JulesRagnarsson |

I want to include a villain who is undercover as a good guy who goes with the party on a long quest (as part of a player's background arc), and I want to play up the betrayal factor as much as possible. Some ideas on creating emotional ties to an NPC and on balancing foreshadowing without making the twist obvious? Have you ever played in a game where a betrayal was especially memorial?
This is my first time as a GM. My spouse is the only other player (although I have a character too). I'm running a heavily modified Rise of the Runelords campaign. The arc is Resident Evil based- think horror mystery mansion with lots of puzzles and undead/aberrations.
I can think of a few ways of making the villain trustworthy using a few methods:
1) background ties to the character
2)faces danger with the character
3)make it seem as if the villain saves the character's life
IDK I'm not really good at this XD

Tyrantherus |

Step #1 for memorable betrayals.

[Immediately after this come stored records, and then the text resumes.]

## src/tec_pkg.sv

```systemverilog
// Package for the T1 receive error counter and event word block.
// Assumes one 100 MHz clock and an AXI4-Lite master with 32-bit data.
package tec_pkg;

  // Register indices; the byte address is four times the index
  localparam int unsigned    IDX_W         = 8;
  localparam logic [7:0]     IDX_LCV_HIGH  = 8'h16;
  localparam logic [7:0]     IDX_LCV_LOW   = 8'h17;
  localparam logic [7:0]     IDX_CRC_HIGH  = 8'h18;
  localparam logic [7:0]     IDX_CRC_LOW   = 8'h19;
  localparam logic [7:0]     IDX_SYNC_WORD = 8'h1b;
  localparam logic [7:0]     IDX_ERR_WORD  = 8'h1c;
  localparam logic [7:0]     IDX_CTRL      = 8'h20;
  localparam logic [7:0]     IDX_SYNC_MASK = 8'h2b;
  localparam logic [7:0]     IDX_ERR_MASK  = 8'h2c;

  // Sync and alarm event word bit positions
  localparam int unsigned    SW_TSYNC      = 7;
  localparam int unsigned    SW_MFSYNC     = 6;
  localparam int unsigned    SW_LINK_MSG   = 5;
  localparam int unsigned    SW_ALL_ONES   = 4;
  localparam int unsigned    SW_SIG_LOSS   = 3;
  localparam int unsigned    SW_SEVERE     = 2;
  localparam int unsigned    SW_TX_SLIP    = 1;
  localparam int unsigned    SW_RX_SLIP    = 0;

  // Error event word bit positions; bit 0 carries nothing
  localparam int unsigned    EW_FBIT       = 7;
  localparam int unsigned    EW_CRC        = 6;
  localparam int unsigned    EW_YELLOW     = 5;
  localparam int unsigned    EW_ALIGN      = 4;
  localparam int unsigned    EW_LCV        = 3;
  localparam int unsigned    EW_PRBS       = 2;
  localparam int unsigned    EW_DENSITY    = 1;
  localparam int unsigned    EW_UNUSED     = 0;

  // Control register fields and reset values
  localparam int unsigned    CTRL_EXZ      = 0;
  localparam int unsigned    CTRL_ZSUB     = 1;
  localparam logic [7:0]     CTRL_RST      = 8'h00;
  localparam logic [7:0]     MASK_RST      = 8'hff;
  localparam logic [7:0]     ERR_USED      = 8'hfe;

  // Line monitor thresholds
  localparam logic [4:0]     ZERO_RUN_PLAIN = 5'h10;
  localparam logic [4:0]     ZERO_RUN_ZSUB  = 5'h08;
  localparam int unsigned    DENS_N_MAX     = 23;
  localparam int unsigned    DENS_WIN_MAX   = 8 * (DENS_N_MAX + 1);

  // AXI responses
  localparam logic [1:0]     RESP_OKAY     = 2'h0;
  localparam logic [1:0]     RESP_SLVERR   = 2'h2;

  // Event inputs from the receive detectors, all synchronous to aclk
  typedef struct packed {
    logic terminal_sync;          // Level: terminal frame sync held
    logic multiframe_sync;        // Level: multiframe sync held
    logic bit_oriented_link_message_new;  // Pulse: new message accepted
    logic bit_oriented_link_message_stop; // Pulse: current message ended
    logic all_ones;               // Level: all-ones received
    logic signal_loss;            // Level: loss of signal
    logic framing_bit_strobe;     // Pulse: one framing bit checked
    logic framing_bit_error;      // With strobe: that bit was wrong
    logic tx_slip;                // Pulse: transmit buffer slip
    logic rx_slip;                // Pulse: receive buffer slip
    logic crc_fail;               // Pulse: multiframe CRC-6 failed
    logic yellow_alarm;           // Pulse: yellow alarm detected
    logic reframe_shifted;        // Pulse: reframe ended at new alignment
    logic bipolar_violation;      // Pulse: bipolar violation seen
    logic violation_in_code_word; // With violation: part of B8ZS word
    logic excess_zeros;           // Pulse: excess zeros seen
    logic test_sequence_error;    // Pulse: PRBS error on tested channel
    logic rx_bit_strobe;          // Pulse: one line bit received
    logic rx_bit_mark;            // With strobe: bit was a one
  } tec_events_s;

  // Write channel progress
  typedef enum logic [1:0] {
    WR_COLLECT = 2'b00,
    WR_RESPOND = 2'b01
  } tec_wr_state_e;

endpackage : tec_pkg

```

## src/tec_error_counters.sv

```systemverilog
// T1 receive error counters and the two read-to-clear event words.
// Assumes AXI4-Lite on aclk, event inputs synchronous to aclk.
//
// The implementer's own choice: the AXI4-Lite slave port.

// Operation
// - Keep 16-bit line violation count; low byte readable.
// - High byte of line violation count readable one index below low byte.
// - Excess-zero control low: count only violations outside zero-substitution words.
// - Excess-zero control high: count violations and excess zeros.
// - Keep 16-bit CRC-6 error count readable as high and low bytes.
// - Status bits set only when unmasked; reading a word clears it.
// - Sync word bit 7 sets on terminal sync change.
// - Sync word bit 6 sets on multiframe sync change.
// - Sync word bit 5 sets on new link message or message stop.
// - Sync word bit 4 sets on all-ones change.
// - Sync word bit 3 sets on any loss-of-signal change.
// - Sync word bit 2 sets on two framing errors within six bits.
// - Sync word bit 1 sets on transmit buffer slip.
// - Sync word bit 0 sets on receive buffer slip.
// - Error word bit 7 sets on framing bit error while synchronized.
// - Error word bit 6 sets on CRC-6 failure.
// - Error word bit 5 sets on yellow alarm.
// - Error word bit 4 sets when reframe changes alignment.
// - Error word bit 3 sets on each counted line violation.
// - Error word bit 2 sets on test sequence error.
// - Error word bit 1 sets on zero runs, or on low pulse density with zero substitution off.
module tec_error_counters #(
  parameter int unsigned ADDR_W = 12,
  parameter int unsigned CNT_W  = 16
) (
  input  wire logic                 aclk,
  input  wire logic                 aresetn,
  input  wire logic [ADDR_W-1:0]    s_axi_awaddr,
  input  wire logic                 s_axi_awvalid,
  output logic                      s_axi_awready,
  input  wire logic [31:0]          s_axi_wdata,
  input  wire logic [3:0]           s_axi_wstrb,
  input  wire logic                 s_axi_wvalid,
  output logic                      s_axi_wready,
  output logic [1:0]                s_axi_bresp,
  output logic                      s_axi_bvalid,
  input  wire logic                 s_axi_bready,
  input  wire logic [ADDR_W-1:0]    s_axi_araddr,
  input  wire logic                 s_axi_arvalid,
  output logic                      s_axi_arready,
  output logic [31:0]               s_axi_rdata,
  output logic [1:0]                s_axi_rresp,
  output logic                      s_axi_rvalid,
  input  wire logic                 s_axi_rready,
  input  wire tec_pkg::tec_events_s ev,
  output logic                      event_irq
);

  // Refuse shapes the byte registers cannot show
  if (CNT_W < 9 || CNT_W > 16 || ADDR_W < tec_pkg::IDX_W + 2) begin : g_bad_param
    $error("tec_error_counters: CNT_W must be 9..16, ADDR_W at least IDX_W+2");
  end

  tec_pkg::tec_wr_state_e   wr_state_q;
  logic                     aw_held_q;
  logic                     w_held_q;
  logic [ADDR_W-1:0]        aw_addr_q;
  logic [7:0]               wdata_q;
  logic                     wlane_q;
  logic [1:0]               bresp_q;
  logic [31:0]              rdata_q;
  logic [1:0]               rresp_q;
  logic                     rvalid_q;
  logic [7:0]               ctrl_q;
  logic [7:0]               sync_mask_q;
  logic [7:0]               err_mask_q;
  logic [7:0]               sync_word_q;
  logic [7:0]               sync_word_d;
  logic [7:0]               err_word_q;
  logic [7:0]               err_word_d;
  logic [7:0]               sync_set;
  logic [7:0]               err_set;
  logic [CNT_W-1:0]         lcv_cnt_q;
  logic [CNT_W-1:0]         crc_cnt_q;
  logic [15:0]              lcv_view;
  logic [15:0]              crc_view;
  logic                     tsync_q;
  logic                     mfsync_q;
  logic                     all_ones_q;
  logic                     sig_loss_q;
  logic [4:0]               sev_hist_q;
  logic [4:0]               zero_run_q;
  logic [4:0]               zero_run_d;
  logic [4:0]               zero_thr;
  logic [tec_pkg::DENS_WIN_MAX-1:0] hist_q;
  logic [7:0]               fill_q;
  logic [tec_pkg::DENS_N_MAX-1:0]   dens_low;
  logic                     lcv_event;
  logic                     severe_event;
  logic                     density_event;
  logic                     aw_fire;
  logic                     w_fire;
  logic                     ar_fire;
  logic                     do_write;
  logic [7:0]               wr_idx;
  logic [7:0]               rd_idx;
  logic                     wr_in_range;
  logic                     rd_in_range;
  logic                     rd_sync_clr;
  logic                     rd_err_clr;

  // Handshakes and index decode
  assign s_axi_awready = (wr_state_q == tec_pkg::WR_COLLECT) && !aw_held_q;
  assign s_axi_wready  = (wr_state_q == tec_pkg::WR_COLLECT) && !w_held_q;
  assign s_axi_arready = !rvalid_q;
  assign aw_fire       = s_axi_awvalid && s_axi_awready;
  assign w_fire        = s_axi_wvalid && s_axi_wready;
  assign ar_fire       = s_axi_arvalid && s_axi_arready;
  assign do_write      = (wr_state_q == tec_pkg::WR_COLLECT) && aw_held_q && w_held_q;
  assign wr_idx        = aw_addr_q[tec_pkg::IDX_W+1:2];
  assign rd_idx        = s_axi_araddr[tec_pkg::IDX_W+1:2];
  assign wr_in_range   = (aw_addr_q >> (tec_pkg::IDX_W + 2)) == '0;
  assign rd_in_range   = (s_axi_araddr >> (tec_pkg::IDX_W + 2)) == '0;
  assign rd_sync_clr   = ar_fire && rd_in_range && rd_idx == tec_pkg::IDX_SYNC_WORD;
  assign rd_err_clr    = ar_fire && rd_in_range && rd_idx == tec_pkg::IDX_ERR_WORD;
  assign lcv_view      = 16'(lcv_cnt_q);
  assign crc_view      = 16'(crc_cnt_q);

  // Write channel: address and data taken in either order, then answered
  always_ff @(posedge aclk) begin
    if (!aresetn) begin
      wr_state_q <= tec_pkg::WR_COLLECT;
      aw_held_q  <= 1'b0;
      w_held_q   <= 1'b0;
      aw_addr_q  <= '0;
      wdata_q    <= 8'h00;
      wlane_q    <= 1'b0;
      bresp_q    <= tec_pkg::RESP_OKAY;
    end else begin
      case (wr_state_q)
        tec_pkg::WR_COLLECT: begin
          if (aw_fire) begin
            aw_held_q <= 1'b1;
            aw_addr_q <= s_axi_awaddr;
          end
          if (w_fire) begin
            w_held_q <= 1'b1;
            wdata_q  <= s_axi_wdata[7:0];
            wlane_q  <= s_axi_wstrb[0];
          end
          if (do_write) begin
            aw_held_q  <= 1'b0;
            w_held_q   <= 1'b0;
            wr_state_q <= tec_pkg::WR_RESPOND;
            bresp_q    <= reg_mapped(wr_idx, wr_in_range) ? tec_pkg::RESP_OKAY
                                                          : tec_pkg::RESP_SLVERR;
          end
        end
        tec_pkg::WR_RESPOND: begin
          if (s_axi_bready) begin
            wr_state_q <= tec_pkg::WR_COLLECT;
          end
        end
        default: wr_state_q <= tec_pkg::WR_COLLECT;
      endcase
    end
  end

  assign s_axi_bvalid = (wr_state_q == tec_pkg::WR_RESPOND);
  assign s_axi_bresp  = bresp_q;

  // Software-written control and mask bytes; byte lane 0 only
  always_ff @(posedge aclk) begin
    if (!aresetn) begin
      ctrl_q      <= tec_pkg::CTRL_RST;
      sync_mask_q <= tec_pkg::MASK_RST;
      err_mask_q  <= tec_pkg::MASK_RST;
    end else if (do_write && wr_in_range && wlane_q) begin
      case (wr_idx)
        tec_pkg::IDX_CTRL:      ctrl_q      <= wdata_q;
        tec_pkg::IDX_SYNC_MASK: sync_mask_q <= wdata_q;
        tec_pkg::IDX_ERR_MASK:  err_mask_q  <= wdata_q;
        default: ;
      endcase
    end
  end

  // Decides whether an index answers OKAY or SLVERR
  function automatic logic reg_mapped(input logic [7:0] idx, input logic in_range);
    logic hit;
    hit = 1'b0;
    case (idx)
      tec_pkg::IDX_LCV_HIGH, tec_pkg::IDX_LCV_LOW, tec_pkg::IDX_CRC_HIGH,
      tec_pkg::IDX_CRC_LOW, tec_pkg::IDX_SYNC_WORD, tec_pkg::IDX_ERR_WORD,
      tec_pkg::IDX_CTRL, tec_pkg::IDX_SYNC_MASK, tec_pkg::IDX_ERR_MASK: hit = 1'b1;
      default: hit = 1'b0;
    endcase
    return hit && in_range;
  endfunction : reg_mapped

  // Read channel: data registered one cycle after the address is taken
  always_ff @(posedge aclk) begin
    if (!aresetn) begin
      rvalid_q <= 1'b0;
      rdata_q  <= 32'h0000_0000;
      rresp_q  <= tec_pkg::RESP_OKAY;
    end else if (ar_fire) begin
      rvalid_q <= 1'b1;
      rresp_q  <= reg_mapped(rd_idx, rd_in_range) ? tec_pkg::RESP_OKAY
                                                  : tec_pkg::RESP_SLVERR;
      case (rd_in_range ? rd_idx : 8'h00)
        tec_pkg::IDX_LCV_HIGH:  rdata_q <= {24'h0, lcv_view[15:8]};
        tec_pkg::IDX_LCV_LOW:   rdata_q <= {24'h0, lcv_view[7:0]};
        tec_pkg::IDX_CRC_HIGH:  rdata_q <= {24'h0, crc_view[15:8]};
        tec_pkg::IDX_CRC_LOW:   rdata_q <= {24'h0, crc_view[7:0]};
        tec_pkg::IDX_SYNC_WORD: rdata_q <= {24'h0, sync_word_q};
        tec_pkg::IDX_ERR_WORD:  rdata_q <= {24'h0, err_word_q};
        tec_pkg::IDX_CTRL:      rdata_q <= {24'h0, ctrl_q};
        tec_pkg::IDX_SYNC_MASK: rdata_q <= {24'h0, sync_mask_q};
        tec_pkg::IDX_ERR_MASK:  rdata_q <= {24'h0, err_mask_q};
        default:                rdata_q <= 32'h0000_0000;
      endcase
    end else if (s_axi_rready) begin
      rvalid_q <= 1'b0;
    end
  end

  assign s_axi_rvalid = rvalid_q;
  assign s_axi_rdata  = rdata_q;
  assign s_axi_rresp  = rresp_q;

  // Which line violations count, chosen by the excess-zero control
  assign lcv_event = (ev.bipolar_violation && !ev.violation_in_code_word)
                   || (ctrl_q[tec_pkg::CTRL_EXZ] && ev.excess_zeros);

  // Free-running wrap-around error counters
  always_ff @(posedge aclk) begin
    if (!aresetn) begin
      lcv_cnt_q <= '0;
      crc_cnt_q <= '0;
    end else begin
      if (lcv_event) begin
        lcv_cnt_q <= lcv_cnt_q + 1'b1;
      end
      if (ev.crc_fail) begin
        crc_cnt_q <= crc_cnt_q + 1'b1;
      end
    end
  end

  // Previous levels for change detection, framing error history
  always_ff @(posedge aclk) begin
    if (!aresetn) begin
      tsync_q    <= 1'b0;
      mfsync_q   <= 1'b0;
      all_ones_q <= 1'b0;
      sig_loss_q <= 1'b0;
      sev_hist_q <= 5'h00;
    end else begin
      tsync_q    <= ev.terminal_sync;
      mfsync_q   <= ev.multiframe_sync;
      all_ones_q <= ev.all_ones;
      sig_loss_q <= ev.signal_loss;
      if (ev.framing_bit_strobe) begin
        sev_hist_q <= {sev_hist_q[3:0], ev.framing_bit_error};
      end
    end
  end

  // Second error among the last six framing bits
  assign severe_event = ev.framing_bit_strobe && ev.framing_bit_error && (|sev_hist_q);

  // Consecutive zero run, saturating
  assign zero_thr   = ctrl_q[tec_pkg::CTRL_ZSUB] ? tec_pkg::ZERO_RUN_ZSUB
                                                 : tec_pkg::ZERO_RUN_PLAIN;
  assign zero_run_d = ev.rx_bit_mark ? 5'h00
                    : (&zero_run_q) ? zero_run_q : zero_run_q + 5'h01;

  always_ff @(posedge aclk) begin
    if (!aresetn) begin
      zero_run_q <= 5'h00;
      hist_q     <= '0;
      fill_q     <= 8'h00;
    end else if (ev.rx_bit_strobe) begin
      zero_run_q <= zero_run_d;
      hist_q     <= {hist_q[tec_pkg::DENS_WIN_MAX-2:0], ev.rx_bit_mark};
      if (fill_q != 8'(tec_pkg::DENS_WIN_MAX)) begin
        fill_q <= fill_q + 8'h01;
      end
    end
  end

  // Sliding ones count over 8(N+1) bits for each N
  for (genvar n = 1; n <= tec_pkg::DENS_N_MAX; n++) begin : g_dens
    localparam int unsigned WIN = 8 * (n + 1);
    logic [7:0] ones_q;
    logic [7:0] ones_d;
    assign ones_d = ones_q + {7'h00, ev.rx_bit_mark} - {7'h00, hist_q[WIN-1]};
    always_ff @(posedge aclk) begin
      if (!aresetn) begin
        ones_q <= 8'h00;
      end else if (ev.rx_bit_strobe) begin
        ones_q <= ones_d;
      end
    end
    assign dens_low[n-1] = (fill_q >= 8'(WIN - 1)) && (ones_d < 8'(n));
  end

  // Zero runs always, density only without zero substitution
  assign density_event = ev.rx_bit_strobe
                       && ((!ev.rx_bit_mark && zero_run_d == zero_thr)
                           || (!ctrl_q[tec_pkg::CTRL_ZSUB] && (|dens_low)));

  // Raw event vectors for the two words
  always_comb begin
    sync_set                       = 8'h00;
    sync_set[tec_pkg::SW_TSYNC]    = ev.terminal_sync != tsync_q;
    sync_set[tec_pkg::SW_MFSYNC]   = ev.multiframe_sync != mfsync_q;
    sync_set[tec_pkg::SW_LINK_MSG] = ev.bit_oriented_link_message_new
                                   || ev.bit_oriented_link_message_stop;
    sync_set[tec_pkg::SW_ALL_ONES] = ev.all_ones != all_ones_q;
    sync_set[tec_pkg::SW_SIG_LOSS] = ev.signal_loss != sig_loss_q;
    sync_set[tec_pkg::SW_SEVERE]   = severe_event;
    sync_set[tec_pkg::SW_TX_SLIP]  = ev.tx_slip;
    sync_set[tec_pkg::SW_RX_SLIP]  = ev.rx_slip;
    err_set                        = 8'h00;
    err_set[tec_pkg::EW_FBIT]      = ev.framing_bit_strobe && ev.framing_bit_error
                                   && ev.terminal_sync;
    err_set[tec_pkg::EW_CRC]       = ev.crc_fail;
    err_set[tec_pkg::EW_YELLOW]    = ev.yellow_alarm;
    err_set[tec_pkg::EW_ALIGN]     = ev.reframe_shifted;
    err_set[tec_pkg::EW_LCV]       = lcv_event;
    err_set[tec_pkg::EW_PRBS]      = ev.test_sequence_error;
    err_set[tec_pkg::EW_DENSITY]   = density_event;
  end

  // Read clears, a same-cycle unmasked event still sets
  assign sync_word_d = (sync_word_q & ~{8{rd_sync_clr}}) | (sync_set & sync_mask_q);
  assign err_word_d  = ((err_word_q & ~{8{rd_err_clr}}) | (err_set & err_mask_q))
                     & tec_pkg::ERR_USED;

  always_ff @(posedge aclk) begin
    if (!aresetn) begin
      sync_word_q <= 8'h00;
      err_word_q  <= 8'h00;
    end else begin
      sync_word_q <= sync_word_d;
      err_word_q  <= err_word_d;
    end
  end

  // Interrupt level follows the pending bits
  assign event_irq = (|sync_word_q) || (|err_word_q);
endmodule : tec_error_counters

```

Think LONG ahead what his goals are, and what must be done to obtain those goals. Is he seeking something that was taken from him? Is he trying to single out a single party member? If he is after something, he will do what he can to play to their trust. Meals made by him which AREN'T poisoned (at least at first) is a decent way. Him putting his own assets to good use for the team, while waiting for openings to conduct misdeeds to hinder the party.
"I'm s-sorry! While you were gone, wolves charged at the camp due to the steak I was fixing! They tore through all the meat we had!" Where in actuality summoned a pack to make it look like that, and he doesn't truly have to worry about food since he can summon his own, although the party may not know that.
Another key thing as you mentioned with 3 is to make it seem like he saves the characters life, where truthfully he may just be saving him due to current standard reasoning. "We can't let the ranger die on us in the wilderness, can we?" (thinks to himself "sheesh... seriously, if he dies we might all die from starvation!")
Step #2, the crossingpoint. You always want more positives than negatives when it comes to betrayals. You want the party to find him as an asset, something helpful, and occasionally flunk up, like those nat 1 rolls. It happens... (insert evil GM laugh). However, there's that point where you need to cautiously switch gears. "Nows the time to act!" says the villain. "DANG! I sprained my leg hopping down that ledge... you go on ahead. I'll be right behind ya." Cuts ropes on bridge.
Step #3, the true colors. Even if they decide to kill him right then right there, you want the clues, and everything else to add up eventually. Perhaps you find out more from a colleague of his, or a journal, or from his own mouth if he's a classical monologue villain. Overall, you want everything from the past to match up with the present.

Heretek |

Keep in mind your PCs may realize their ally is up to no good, and that's just something you're gonna have to deal with when they nat 20 their sense motive on him after he does something odd. Further, if he's going about doing things, remember to let your PCs possibly get a perception check to see them sneaking off, or something. Otherwise it's just gonna annoy your PCs and they'll feel like you're deliberately protecting the railroad/NPC.
Also I'd honestly second the post below me.

JulesRagnarsson |

To Tyrantherus:
Those are great points. Thanks for laying it out in a simple formula like that! I guess the crossing point is what I'm having problems with most. I wanted it to be really dramatic, like that scene in Lion King where Scar lets Mufasa fall off the cliff XD However, I obviously don't want to kill my player! Maybe have the villain leave the player for dead, except the player somehow survives and is now given the choice of going deeper into the death mansion to get revenge or of trying to find his way out of the mansion and lure the bad guy out. Any thoughts?

JulesRagnarsson |

Keep in mind your PCs may realize their ally is up to no good, and that's just something you're gonna have to deal with when they nat 20 their sense motive on him after he does something odd. Further, if he's going about doing things, remember to let your PCs possibly get a perception check to see them sneaking off, or something. Otherwise it's just gonna annoy your PCs and they'll feel like you're deliberately protecting the railroad/NPC.
Also I'd honestly second the post below me.
Thank you for bringing this up! I completely forgot to plan for my player figuring it out early! It would be cool to reward my player for figuring it out while keeping the early reveal from derailing the quest.
Could you be more specific about why you would go another route entirely? Like I said, my only player is my husband, and I know he enjoys games with stuff like this.

Zwordsman |
Don't have any advice other than what was said above.
but I have had this occur. Granted I saw it coming ( never trust the extras is a ingrained habit these days) but I didn't mind and it was pretty clever.
both versions. pure evil guy. and guy who had a good goal and was willing to be bad for the sake of it.